UC San Diego

This dissertation explored the ideas and concepts for hybrid switched capacitor converter topologies and new power delivery architectures to provide viable solutions for high conversion ratio DC-DC and AC-DC applications.

A new Multi Inductor Hybrid (MIH) Converter family for high conversion ratio DC-DC applications has been synthesized and analyzed to provide non-isolated DC-DC conversions with large voltage conversion ratios efficiently. The highlight of this converter family is a 6-level 6-phase 6-inductor MPMIH converter, which achieved 90.7% peak efficiency with a load range of 0-220A at 1V and 1kA/in^3 density.

A new modeling method reveals that all odd-level Flying Capacitor Multi-Level converters become current sources with non-ideal timing while the even-level converters stay as voltage sources. A method for identifying unbalanced hybrid converters is also provided.

This dissertation demonstrates a two-stage power delivery architecture to bridge AC distribution voltages to core levels for computing loads in data centers. In combination, direct conversion from \textasciitilde110 VAC to 1VDC achieves a peak efficiency of 84.1% while providing output currents up to 160A.

Partial power processing for AC/DC applications has been explored with a switched-capacitor (SC) based hybrid step-down converter and its new control techniques. The operation with multiple modules is verified with a 115VAC-to-48VDC conversion and 200VAC input to two 48VDC outputs.

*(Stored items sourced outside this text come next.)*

`src/rtl/vivado_demo.sv`:
```
// Bring-up counter: waits a fixed lock time after reset, then counts while enabled.
// The count advances by STEP once every PRESCALE enabled cycles in RUN.
module vivado_demo #(
    parameter int unsigned LOCK_CYCLES = 8,
    parameter int unsigned PRESCALE    = 1,
    parameter logic [7:0]  STEP        = 8'd1
) (
    input  logic       clk,
    input  logic       reset,
    input  logic       enable,
    output logic [7:0] out
);

    localparam int unsigned TimerW = $clog2(LOCK_CYCLES + 1);
    localparam int unsigned PreW   = (PRESCALE > 1) ? $clog2(PRESCALE) : 1;

    localparam logic [TimerW-1:0] LockLast = TimerW'(LOCK_CYCLES - 1);
    localparam logic [PreW-1:0]   PreLast  = PreW'(PRESCALE - 1);
    localparam logic [TimerW-1:0] TimerOne = TimerW'(1);
    localparam logic [PreW-1:0]   PreOne   = PreW'(1);

    typedef enum logic [1:0] {
        StWaitLock,
        StIdle,
        StRun
    } state_e;

    state_e            state;
    logic [TimerW-1:0] lock_timer;
    logic [PreW-1:0]   prescaler;

    always_ff @(posedge clk) begin
        if (reset) begin
            state      <= StWaitLock;
            lock_timer <= '0;
            prescaler  <= '0;
            out        <= '0;
        end else begin
            unique case (state)
                // Timer stops at LOCK_CYCLES once lock is reached, so it never toggles again.
                StWaitLock: begin
                    lock_timer <= lock_timer + TimerOne;
                    if (lock_timer == LockLast) begin
                        state <= StIdle;
                    end
                end
                StIdle: begin
                    if (enable) begin
                        state <= StRun;
                    end
                end
                StRun: begin
                    if (!enable) begin
                        state <= StIdle;
                    end else if (prescaler == PreLast) begin
                        prescaler <= '0;
                        out       <= out + STEP;
                    end else begin
                        prescaler <= prescaler + PreOne;
                    end
                end
                default: begin
                    state <= StWaitLock;
                end
            endcase
        end
    end

endmodule

```
`config.mk`:
```
export PLATFORM = sky130hd
export DESIGN_NAME = vivado_demo
export DESIGN_NICKNAME = d
export VERILOG_FILES = /design/src/rtl/vivado_demo.sv
export SDC_FILE = /design/constraint.sdc
export NUM_CORES = 1
export LEC_CHECK = 0
export CELL_PAD_IN_SITES_DETAIL_PLACEMENT = 0
export CELL_PAD_IN_SITES_GLOBAL_PLACEMENT = 2
export CORE_MARGIN = 2
export CORE_UTILIZATION = 29
export CTS_BUF_LIST = sky130_fd_sc_hd__clkbuf_2 sky130_fd_sc_hd__clkbuf_4 sky130_fd_sc_hd__clkbuf_8
export DETAILED_ROUTE_END_ITERATION = 16
export GPL_TIMING_DRIVEN = 0
export PLACE_DENSITY_LB_ADDON = 0.08
export SLEW_MARGIN = 15
export SYNTH_ARGS = -nofsm -noshare
export SYNTH_HDL_FRONTEND = slang
export SYNTH_SLANG_ARGS = --single-unit
```
`constraint.sdc`:
```
create_clock -name clk -period 1.2 [get_ports clk]
set_input_delay 0.12 -clock clk [delete_from_list [all_inputs] [get_ports clk]]
set_output_delay 0.12 -clock clk [all_outputs]
set_load 0.005 [all_outputs]
```
**Word-level counts from Yosys, hierarchy flattened**

Cells that the tools add are included.

- Eq/ne operators: 6
- Multiply operators: 0
- Bitwise operators: 1
- Muxes and demuxes: 5
- Order comparisons: 0
- $add $sub $neg: 3
- Divide/modulo/power cells: 0
- Shift-type cells: 0
- Reduce and logical (&&, ||, !) cells: 4

Operators with widths:

| cell | count |
|---|---|
| $add 8x1->8 const B | 1 |
| $mux 2 | 3 |
| $ne 2x2->1 const B | 3 |
| $pmux 2 s3 | 1 |
| $reduce_and 3->1 | 2 |
| $add 4x1->4 const B | 1 |
| $eq 4x3->1 const B | 1 |
| $eq 2x1->1 const B | 1 |
| $eq 2x2->1 const B | 1 |
| $logic_not 2->1 | 1 |
| $reduce_and 2->1 | 1 |
| $add 1x1->1 const B | 1 |
| $mux 1 | 1 |
| $not 1->1 | 1 |

- Logic and storage cells: 23
- ROM bits: 0
- Flip-flop bits (word level): 15
- RAM bits: 0
- Output and inout bits: 8
- Memories kept: 0
- Bits of input ports: 3
- Latch bits: 0

**Longest topological paths before layout**

Gate-level depths: netlist of the first run.

- Word-level depth: 3
- Depth in mapped cells: 4
- Mapped depth without buffers: 4

**Worst setup path after synthesis of the first run**

OpenSTA, ideal clock, no wires.

- Kind: flip-flop to flip-flop
- Start point: register out[0]
- End point: register out[6]
- Required time: 1.129 ns
- Arrival: 1.284 ns
- Cell stages (with the launch flop): 5
- Path buffers: 0
- Clock period less this slack: 1.354 ns
- Slack: -0.154 ns
- Library setup time: 0.071 ns
- Cell sequence: dfxtp_1 > ha_1 > nand4b_4 > or4_1 > a21oi_1

- Longest elaborated chain between the ends: 1

Ends and longest elaborated chain:

| item | line | source |
|---|---|---|
| start: declaration | 11 | `output logic [7:0] out` |
| start signal: assignment | 57 | `out <= out + STEP;` |
| $add 8x1->8 | 57 |  |

Every way passes these cells.
A chain may end at the register's enable or synchronous reset.

**Final worst setup path of the first run**

- Start point: register state[0]
- End point: register out[6]

- Longest elaborated chain between the ends: 2

Ends and longest elaborated chain:

| item | line | source |
|---|---|---|
| start: declaration | 28 | `state_e state;` |
| start signal: assignment | 34 | `state <= StWaitLock;` |
| start signal: assignment | 44 | `state <= StIdle;` |
| start signal: assignment | 49 | `state <= StRun;` |
| $eq 2x2->1 | 39 | `unique case (state)` |
| $reduce_and 3->1 (no source line) | -- |  |

Every way passes these cells.

==> flow_summary.toml, run 1 <==
[grt]
overflow = 0
first_global_vias = 571
global_route.usage.total_pct = 12.8
grt_antenna_before_repair = 0
grt_max_degree = 11
grt_first_pass_wirelength_um = 2460

[floorplan]
die_w_um = 51.5
floorplan.initialDensity_pct = 30.2
fp-row-count = 17
core_um2 = 2170
die_y_um = 51.5
boundaryPins = 11
die-area_um2 = 2660

[sta]
fin_hold_ws_ns = 0.362
setup_slack_ns = -0.0501
tightest_slew_ns = 0.481
fin_crit_sh_pct = 104
final.setup.tns_ns = -0.107
timing_hold_violations_final = 0
slew_headroom_pct = 67.9
skew_ns = 0.00357
setup_viol_count_final = 3
post-route-min-period_ns = 1.25
achievable-frequency_mhz = 800
rsz_0062_raised_after_global_routing = "yes"
maxSlewViolCount = 0

[setup_path]
critical_path_peak_fanout = 7
rr_startpoint = "state[0]$_SDFFE_PP0P_"
setup_slack_reg_to_reg_ns = -0.05
reg2reg_depth = 4
critPathArrivalTime_ns = 1.46
timing.rr.end = "out[6]$_SDFFE_PP0P_"
critPathCaptureType = "flop"
startpoint_type = "flop"
crit_required_ns = 1.41
timing_worst_setup_path_type = "flop to flop"

[final_layout]
finish.net_count = 100
final_layout_size_suffix_gt1_share_pct = 40.4
areaGrowthSynthToFinish_pct = 49.6
combined_flip_flop_and_latch_cell_area_um2 = 303
nFillCells = 233
multi_input_area_um2 = 398
n_antenna_cell = 0

[min_path]
hold_path.class = "input port to flop"
worstHoldEndpoint = "state[1]$_SDFFE_PP0P_"
hold_path_depth = 2
hold_path.startpoint = "enable"

[place]
hpwl_um = 982
gp_congestion = 0.587
place.port_buffers = 10

[yosys]
synth_cell_types = 25
postSynthAreaPerCell_um2 = 9.50
yosys_synthesis_warning_count = 0
yosysSeqAreaShare_pct = 42.7
mappedNetlistArea_um2 = 656
post_synth_inst_count = 69
synth.net_count = 74
ys_ff_latch = 14

[run_status]
violations_in_the_final_reports = "setup timing"
status = "finished with violations"

[route]
drt-total-wl_um = 1490
detail-route-antenna-nets = 0
drt_iter0_drc = 5
drtPass1Iterations = 2
routed_via_density = 4.81
vias = 587
wire_per_inst_um = 12.2
post_route_drc_violation_count = 0

[power_and_ir_drop]
power.static_leakage_nw = 0.418
cellInternalPower_mw = 0.674
pwr-share-seq_pct = 54.6
power.net_switching_mw = 0.194
comb_power_share_pct = 5.5
power_switching_share_pct = 22.4
power_density_nw_per_um2 = 885
power_frac_clock_pct = 39.9
vdd_ir_drop_max_v = 0.000511

[cts]
path_clk_slew_ns = 0.09
cell_at_the_root_of_the_clock_tree = "sky130_fd_sc_hd__clkbuf_4"
cts.sink_count = 14
insertion_delay_ns = 0.28
tritoncts = "done"
htree_num_levels = 1
cts_made_buffers = 3
cts_max_path_buffers = 2

[run]
drv_cap = 0
[per-layer routing]
| metal | track usage (%) | wire, um | vias up |
|---|---|---|---|
| li1 | - | - | 301 |
| met1 | 15.6 | 714 | 273 |
| met2 | 20.1 | 709 | 9 |
| met3 | 3.45 | 39 | 4 |
| met4 | 7.89 | 25 | 0 |
| met5 | 0 | 0 | - |
[Yosys cell counts, drive strengths merged]
library cell	instances	area, um^2
nand2	4	15.0
or4	4	30.0
inv	1	3.75
nor4bb	1	10.0
o31ai	4	30.0
mux2i	1	10.0
o21ai	3	15.0
xnor2	4	35.0
clkbuf	1	3.75
nand3b	1	20.0
dfxtp	14	280
or3	2	13.8
nand3	3	15.0
nor2	7	26.3
o21bai	1	7.51
buf	2	12.5
ha	2	25.0
nand4	1	6.26
a21oi	8	40.0
nand4b	1	23.8
and2b	1	8.76
nor3b	2	15.0
xor2	1	8.76
[critical path, stage by stage, from the launching register on]
cell,delay (ns)
sky130_fd_sc_hd__dfxtp_2,0.33
sky130_fd_sc_hd__buf_6,0.12
sky130_fd_sc_hd__nand4b_4,0.19
sky130_fd_sc_hd__or4_1,0.41
sky130_fd_sc_hd__a21oi_1,0.12
[how the worst max path moves through the flow]
stage                               end  depth (start not counted)                  start  slack [ns]
detailed placement  out[3]$_SDFFE_PP0P_                          4                 enable       -0.40
global route        out[7]$_SDFFE_PP0P_                          3    out[3]$_SDFFE_PP0P_       -0.11
floorplan           out[3]$_SDFFE_PP0P_                          4  state[1]$_SDFFE_PP0P_        0.01
global placement    out[3]$_SDFFE_PP0P_                          4                 enable       -0.39
CTS                 out[6]$_SDFFE_PP0P_                          4  state[0]$_SDFFE_PP0P_       -0.07
finish              out[6]$_SDFFE_PP0P_                          4  state[0]$_SDFFE_PP0P_       -0.05
[placed cells by master (no fill, tap or decap), types with 2 or more instances in the layout]
master | netlist | layout
sky130_fd_sc_hd__dfxtp_1 | 14 | 4
sky130_fd_sc_hd__o21ai_0 | 3 | 3
sky130_fd_sc_hd__dfxtp_4 | 0 | 4
sky130_fd_sc_hd__nand2_1 | 4 | 3
sky130_fd_sc_hd__nand3_1 | 3 | 2
sky130_fd_sc_hd__buf_4 | 1 | 9
sky130_fd_sc_hd__xnor2_1 | 4 | 4
sky130_fd_sc_hd__dfxtp_2 | 0 | 6
sky130_fd_sc_hd__nor3b_1 | 2 | 2
sky130_fd_sc_hd__a21oi_1 | 8 | 7
sky130_fd_sc_hd__o31ai_1 | 4 | 3
sky130_fd_sc_hd__buf_6 | 0 | 4
sky130_fd_sc_hd__dlygate4sd2_1 | 0 | 9
sky130_fd_sc_hd__nor2_1 | 7 | 7
sky130_fd_sc_hd__clkbuf_4 | 0 | 3
sky130_fd_sc_hd__or4_1 | 4 | 3
[through the flow]
| step | setup slack (ns) | std cells | utilization, % | instance area, um^2 | power, mW |
|---|---|---|---|---|---|
| after CTS | -0.0687 | 119 | 43.3 | 940 | 0.887 |
| after detailed placement | -0.403 | 107 | 37.8 | 821 | 0.537 |
| after floorplan | 0.0101 | 69 | - | 686 | 0.516 |
| final | -0.0501 | 122 | 45.2 | 981 | 0.868 |
| after global placement | -0.391 | 107 | 37.8 | 821 | 0.536 |
| after global routing | -0.105 | 122 | 45.2 | 981 | 0.914 |
[repair_timing]
| action | 4_1_cts | 5_1_grt |
|---|---|---|
| pin swaps | 3 | 3 |
| endpoints found under the setup margin | 13 | 7 |
| gates resized for setup | 24 | 4 |
| hold buffers | 0 | 0 |
| buffers inserted | 8 | 3 |
[cells by family after synthesis]
group	count (synthesis)	share of synthesized area, %
xor+xnor	5	6.68
mux	1	1.53
flops	14	42.7
buf+inv	4	3.05
compound gates	16	14.1
fa+ha+maj	2	3.82
simple gates	27	28.1
[state kept, by name, summed over array words and instances, names as in the netlist]
signal,flops
out,8
state,2
lock_timer,4
[area by class of cell]
class	count	area share (%)
Sequential cell	14	30.9
Buffer	3	2.68
Inverter	1	0.383
Timing Repair Buffer	21	18.2
Tap cell	28	3.57
Clock buffer	4	3.70
Multi-Input combinational cell	51	40.6
[power by group through the flow]
stage	registers (mW)	logic, mW	clock network [mW]
3_5_place_dp	0.490	0.0476	0
4_1_cts	0.474	0.0476	0.366
3_3_place_gp	0.490	0.0466	0
6_report	0.474	0.0477	0.347
2_1_floorplan	0.488	0.0283	0
5_1_grt	0.475	0.0530	0.386
No activity file was read; power rests on OpenSTA's default activity.
==> run 2, diff against run 1 <==
- CORE_UTILIZATION: 29 -> 30
- clock period: 1.2 -> 1.4 ns (I/O delays scaled with it)
==> run 2 against run 1 <==
The run now ends clean. Register-to-register slack better by 0.10 ns. Clock skew is 0.0050 ns higher. Total power is 14% lower. Largest cell class unchanged. Combinational power is 17% lower. Via count is 4.6% lower. Sequential cell count stayed put. Design area is 6.9% lower.
==> flow_summary.toml, run 2 (synthesis results as in run 1) <==
[run_status]
status = "complete, no violations"

[place]
gp_congestion = 0.674
hpwl_um = 932
pre_cts_ws_ns = -0.330
place.port_buffers = 10

[cts]
path_clk_slew_ns = 0.09
insertion_delay_ns = 0.28
cts_made_buffers = 3
cts-hold-fix-buffers = 0
cell_at_the_root_of_the_clock_tree = "sky130_fd_sc_hd__clkbuf_4"
cts.sink_count = 14
htree_num_levels = 1
tritoncts = "done"
cts_max_path_buffers = 2

[min_path]
hold_path.class = "input port to flop"
hold_path.startpoint = "enable"

[route]
drt_iter0_drc = 7
wire_per_inst_um = 12.5
drt-total-wl_um = 1430
vias = 560
routed_via_density = 4.87
detail-route-antenna-nets = 0
post_route_drc_violation_count = 0
drtPass1Iterations = 4

[floorplan]
core_um2 = 2000
die_w_um = 50.8
floorplan.initialDensity_pct = 32.8
fp-row-count = 16
die_y_um = 50.8
boundaryPins = 11
die-area_um2 = 2580

[setup_path]
timing_worst_setup_path_type = "flop to flop"
rr_startpoint = "state[0]$_SDFFE_PP0P_"
critPathArrivalTime_ns = 1.56
critical_path_peak_fanout = 10
startpoint_type = "flop"
critPathCaptureType = "flop"
crit_start = "state[0]$_SDFFE_PP0P_"
crit_required_ns = 1.61

[sta]
rsz_0062_raised_after_global_routing = "yes"
final.setup.tns_ns = 0
setup_viol_count_final = 0
post-route-min-period_ns = 1.35
fin_crit_sh_pct = 96.4
fin_hold_ws_ns = 0.404
slew_headroom_pct = 64.7
setup_slack_ns = 0.0506
timing_hold_violations_final = 0
maxSlewViolCount = 0
tightest_slew_ns = 0.530
achievable-frequency_mhz = 741
skew_ns = 0.00858

[power_and_ir_drop]
power.static_leakage_nw = 0.340
vdd_ir_drop_max_v = 0.000522
power_density_nw_per_um2 = 815

[grt]
overflow = 0
grt_antenna_before_repair = 0
grt_first_pass_wirelength_um = 2460
grt_max_degree = 11
global_route.usage.total_pct = 13.0
first_global_vias = 542

[run]
drv_cap = 0

[final_layout]
registers.top_by_ff_count = "out"
nFillCells = 208
mostFrequentLayoutCell = "sky130_fd_sc_hd__clkdlybuf4s50_1"
final_layout_size_suffix_gt1_share_pct = 29.5
n_antenna_cell = 0
finish.net_count = 94
areaGrowthSynthToFinish_pct = 39.3
reg_top3 = "out: 8 flops, lock_timer: 4 flops, state: 2 flops"
combined_flip_flop_and_latch_cell_area_um2 = 290
largest_register_ff_count = 8
mostFrequentLayoutCells = "9 x sky130_fd_sc_hd__clkdlybuf4s50_1, 8 x sky130_fd_sc_hd__dfxtp_1, 7 x sky130_fd_sc_hd__nor2_1"
utilization_pct = 45.6
multi_input_area_um2 = 383
[run 2: cell count changes in the layout (fill, tap and decap cells not counted), sizes merged]
cell           delta
buf               -6
clkdlybuf4s50     +8
dlygate4sd2       -8
[run 2: cell type report]
class | instances | share of cell area (%)
Inverter | 1 | 0.411
Sequential cell | 14 | 31.8
Buffer | 3 | 2.88
Clock buffer | 4 | 3.97
Tap cell | 27 | 3.70
Multi-Input combinational cell | 51 | 41.9
Timing Repair Buffer | 15 | 15.3
[run 2: path summary, 6_finish.rpt]
check / end / slack [ns] / cells past startpoint
worst max register to register: out[4]$_SDFFE_PP0P_ / 0.05 / 5
worst min register to register: lock_timer[3]$_SDFFE_PP0N_ / 0.49 / 2
worst max-delay path: out[4]$_SDFFE_PP0P_ / 0.05 / 5
worst min-delay path: state[1]$_SDFFE_PP0P_ / 0.40 / 2
[run 2: where the power goes]
group          switching [mW]  internal (mW)  leakage [nW]
Sequential            0.00720          0.405         0.117
Clock                   0.134          0.158        0.0210
Combinational          0.0212         0.0186         0.202
[run 2: critical path: stages, from the launching register on]
cell                       delay [ns]
sky130_fd_sc_hd__dfxtp_2         0.34
sky130_fd_sc_hd__buf_6           0.13
sky130_fd_sc_hd__nand4b_4        0.19
sky130_fd_sc_hd__buf_6           0.15
sky130_fd_sc_hd__or3_1           0.32
sky130_fd_sc_hd__a21oi_2         0.14
[run 2: metal layers]
layer	share of wire [%]	up-vias	GRT usage, %
li1	-	287	-
met1	53	261	17.7
met2	42	10	18.4
met3	3.5	2	5.36
met4	0.91	0	4.05
met5	0	-	0
[run 2: per-stage QoR]
stage          instance area, um^2  power, mW  instances
3_5_place_dp                   790      0.463        106
4_1_cts                        837      0.757        110
5_1_grt                        913      0.781        115
2_1_floorplan                  656      0.446         69
3_3_place_gp                   790      0.463        106
6_report                       913      0.744        115
[run 2: timing repair]
item | 4_1_cts | 5_1_grt
hold endpoints to repair | 0 | 0
setup endpoints to repair | 4 | 5
pin swaps | 0 | 1
resized for setup | 7 | 11
setup buffers | 0 | 5
==> run 3, diff against run 2 <==
- CORE_UTILIZATION: 30 -> 32
==> run 3 against run 2 <==
Register-to-register slack about the same. Count of clock-buffer cells in the layout unchanged. Total power about the same. Sequential power about the same. Fmax decreased by 0.62%. Routed wire length decreased by 0.91%. Die area decreased by 5.8%. Utilization increased by 0.32 points. Clock power increased by 1%.
==> flow_summary.toml, run 3 (synthesis results as in run 1) <==
[floorplan]
fp-row-count = 16
boundaryPins = 11
die_w_um = 49.3
core_um2 = 1940
die_y_um = 49.3
floorplan.initialDensity_pct = 33.8
die-area_um2 = 2430

[sta]
slew_headroom_pct = 68.5
tightest_slew_ns = 0.472
fin_crit_sh_pct = 97.0
setup_viol_count_final = 0
rsz_0062_raised_after_global_routing = "yes"
fin_hold_ws_ns = 0.394
maxSlewViolCount = 0
timing_hold_violations_final = 0
achievable-frequency_mhz = 737
post-route-min-period_ns = 1.36
skew_ns = 0.00596

[run_status]
status = "complete, no violations"

[cts]
cts-hold-fix-buffers = 0
tritoncts = "done"
cell_at_the_root_of_the_clock_tree = "sky130_fd_sc_hd__clkbuf_4"
htree_num_levels = 1
cts_max_path_buffers = 2
insertion_delay_ns = 0.28
path_clk_slew_ns = 0.09
cts_made_buffers = 3
cts.sink_count = 14

[place]
hpwl_um = 936
place.port_buffers = 10
dpl.cell_count = 106
gp_congestion = 0.658

[route]
wire_per_inst_um = 12.3
post_route_drc_violation_count = 0
drtPass1Iterations = 4
drt_iter0_drc = 3
drt-total-wl_um = 1420
vias = 555
detail-route-antenna-nets = 0
routed_via_density = 4.83

[setup_path]
critical_path_buf_inv_count = 1
critical_path.cell_chain = "clkdlybuf4s50_1"
critical_path_peak_fanout = 4
timing.critical_path.slowest_stage_cell = "sky130_fd_sc_hd__clkdlybuf4s50_1"
critPathCaptureType = "output port"
startpoint_type = "flop"
crit_required_ns = 1.26
critical-path-top-delay-family = "buffers and inverters"
critPathArrivalTime_ns = 1.22
crit_path_max_incr_delay_ns = 0.53
timing_worst_setup_path_type = "flop to output port"

[final_layout]
nFillCells = 213
finalNonFillerCells = 115
areaGrowthSynthToFinish_pct = 36.1
combined_flip_flop_and_latch_cell_area_um2 = 293
registers.top_by_ff_count = "out"
multi_input_area_um2 = 367
utilization_pct = 45.9
mostFrequentLayoutCells = "9 x sky130_fd_sc_hd__clkdlybuf4s50_1, 8 x sky130_fd_sc_hd__a21oi_1, 8 x sky130_fd_sc_hd__dfxtp_1"
n_antenna_cell = 0
finish.net_count = 94
largest_register_ff_count = 8
final_layout_size_suffix_gt1_share_pct = 27.3
mostFrequentLayoutCell = "sky130_fd_sc_hd__clkdlybuf4s50_1"
reg_top3 = "out: 8 flops, lock_timer: 4 flops, state: 2 flops"

[grt]
overflow = 0
grt_antenna_before_repair = 0
grt_first_pass_wirelength_um = 2530
grt_max_degree = 11
first_global_vias = 546
global_route.usage.total_pct = 13.6

[power_and_ir_drop]
power_mw = 0.745
power_density_nw_per_um2 = 835
power.static_leakage_nw = 0.340
vdd_ir_drop_max_v = 0.000304

[run]
drv_cap = 0

[min_path]
hold_path.class = "input port to flop"
==> run 3: area by class of cell <==
type	instances	area share (%)
multi-input combinational	51	41.1
sequential	14	32.8
timing repair buffer	15	15.3
clock buffer	4	4.07
tap	27	3.79
buffer	3	2.52
inverter	1	0.421
==> run 3: power by group <==
part           internal (mW)  total [mW]  switching, mW
Combinational         0.0185      0.0383         0.0198
Clock                  0.158       0.296          0.138
Sequential             0.403       0.410        0.00744
Total                  0.580       0.745          0.165
==> run 3: routing by layer <==
layer | vias up | GRT usage [%] | wire, um
met5 | - | 0 | 0
met4 | 0 | 7.14 | 24
li1 | 289 | - | -
met2 | 13 | 18.9 | 597
met1 | 249 | 18.4 | 732
met3 | 4 | 4.60 | 64
==> run 3: repair_timing <==
action | 4_1_cts | 5_1_grt
buffers inserted | 1 | 4
gates resized for setup | 5 | 10
endpoints found under the setup margin | 3 | 7
pin swaps | 0 | 2
==> run 3: path summary, 6_finish.rpt <==
| check | start | to | slack [ns] | depth (start not counted) |
|---|---|---|---|---|
| hold / removal | enable | state[1]$_SDFFE_PP0P_ | 0.39 | 2 |
| setup / recovery | out[2]$_SDFFE_PP0P_ | out[2] | 0.04 | 1 |
| hold reg to reg | out[7]$_SDFFE_PP0P_ | out[7]$_SDFFE_PP0P_ | 0.49 | 2 |
| setup reg to reg | state[1]$_SDFFE_PP0P_ | out[5]$_SDFFE_PP0P_ | 0.06 | 4 |
==> run 3: stage by stage <==
step           setup TNS (ns)  area [um^2]  setup slack (ns)
6_report                    0          892            0.0422
5_1_grt               -0.0474          892           -0.0300
4_1_cts                     0          838           0.00450
3_5_place_dp            -1.16          790            -0.288
3_3_place_gp            -1.05          790            -0.263
2_1_floorplan               0          656            0.0459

A new modular isolated DC-DC converter is proposed and demonstrated for point-pf-load (POL) applications with partial power processing. A prototype of the modular architecture has been demonstrated for a 100V-to-3V point-of-load conversion with a maximum load of 60A. The peak efficiency of 91% is achieved at 57W/20A output.

A new multi-inductor multi-output hybrid converter is also proposed and demonstrated. The MiMoH converter prototype has been implemented to demonstrate conversion from a 24-48V input voltage to three individually regulated outputs ranging from 1.2V to 2.2V. The converter prototype achieves 40W peak power and 91.8% peak efficiency.

The topologies presented in this dissertation, corroborated with control and modeling techniques, demonstrated superior performance, natural balancing ability, and relatively easy controllability, making them excellent candidates for more compact and efficient system design.